In their brief the Government argues:
Moreover, the record affirmatively shows that respondents’ homegrown drug activities cannot be divorced from the overall drug market regulated by Congress. Both respondents Raich and Monson were consumers of lawful drugs listed on Schedules II through V, before turning to marijuana, and respondents’ claims of medical necessity suggest that both would purchase marijuana illegally if necessary. Raich also admits to past marijuana purchases. Each of these facts confirms what Congress found: that activities such as respondents’ displace market transactions and threaten to swell the illicit drug market. [citations omitted]
Yet every choice displaces another choice: If I buy and read a book, I am cutting back on my TV watching, thus affecting the market for TV. If a Justice is elevated from a Circuit Court position to the US Supreme Court, he or she is deciding not to enter into negotiations to become a cowboy (or a law firm partner).

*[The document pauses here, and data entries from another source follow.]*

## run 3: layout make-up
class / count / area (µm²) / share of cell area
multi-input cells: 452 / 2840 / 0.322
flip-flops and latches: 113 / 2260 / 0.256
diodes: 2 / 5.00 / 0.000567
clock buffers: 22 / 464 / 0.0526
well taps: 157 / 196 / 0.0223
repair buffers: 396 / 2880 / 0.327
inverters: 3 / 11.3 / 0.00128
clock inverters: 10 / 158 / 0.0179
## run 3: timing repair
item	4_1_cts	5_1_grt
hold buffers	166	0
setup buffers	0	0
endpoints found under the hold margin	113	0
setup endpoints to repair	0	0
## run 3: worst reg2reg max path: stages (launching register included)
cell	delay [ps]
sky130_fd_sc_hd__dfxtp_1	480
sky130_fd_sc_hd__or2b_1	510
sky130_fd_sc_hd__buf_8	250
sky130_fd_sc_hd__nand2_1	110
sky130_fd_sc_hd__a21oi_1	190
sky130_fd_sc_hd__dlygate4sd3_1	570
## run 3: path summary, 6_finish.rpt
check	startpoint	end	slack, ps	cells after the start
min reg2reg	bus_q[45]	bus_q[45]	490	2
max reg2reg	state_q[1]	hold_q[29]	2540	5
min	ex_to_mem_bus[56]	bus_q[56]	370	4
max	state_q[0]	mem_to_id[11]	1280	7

As Barnett has pointed out, every decision is an economic one to an economist. Nobel economist Gary Becker analyzed the decision to have children in economic terms, and (as I recall) Judge Richard Posner once famously asserted that rape in effect cheats on the market for dating. Do we conclude that procreation and forcible rape are therefore always in interstate commerce, just because they are economic decisions to some of our best economists?
The Court is in a bind: if it follows inertia (which it usually does), it in effect reads the interstate commerce clause out of the Constitution and makes the government under it one effectively unlimited by enumerated powers. If the Court takes the commerce clause seriously, on the other hand, it drives a small, but significant wedge into the federal government’s power to prohibit drugs.
When things get really tough (as this case will be for the Court), the best course is not to try to finesse the situation, but rather simply to follow the law as scrupulously as possible.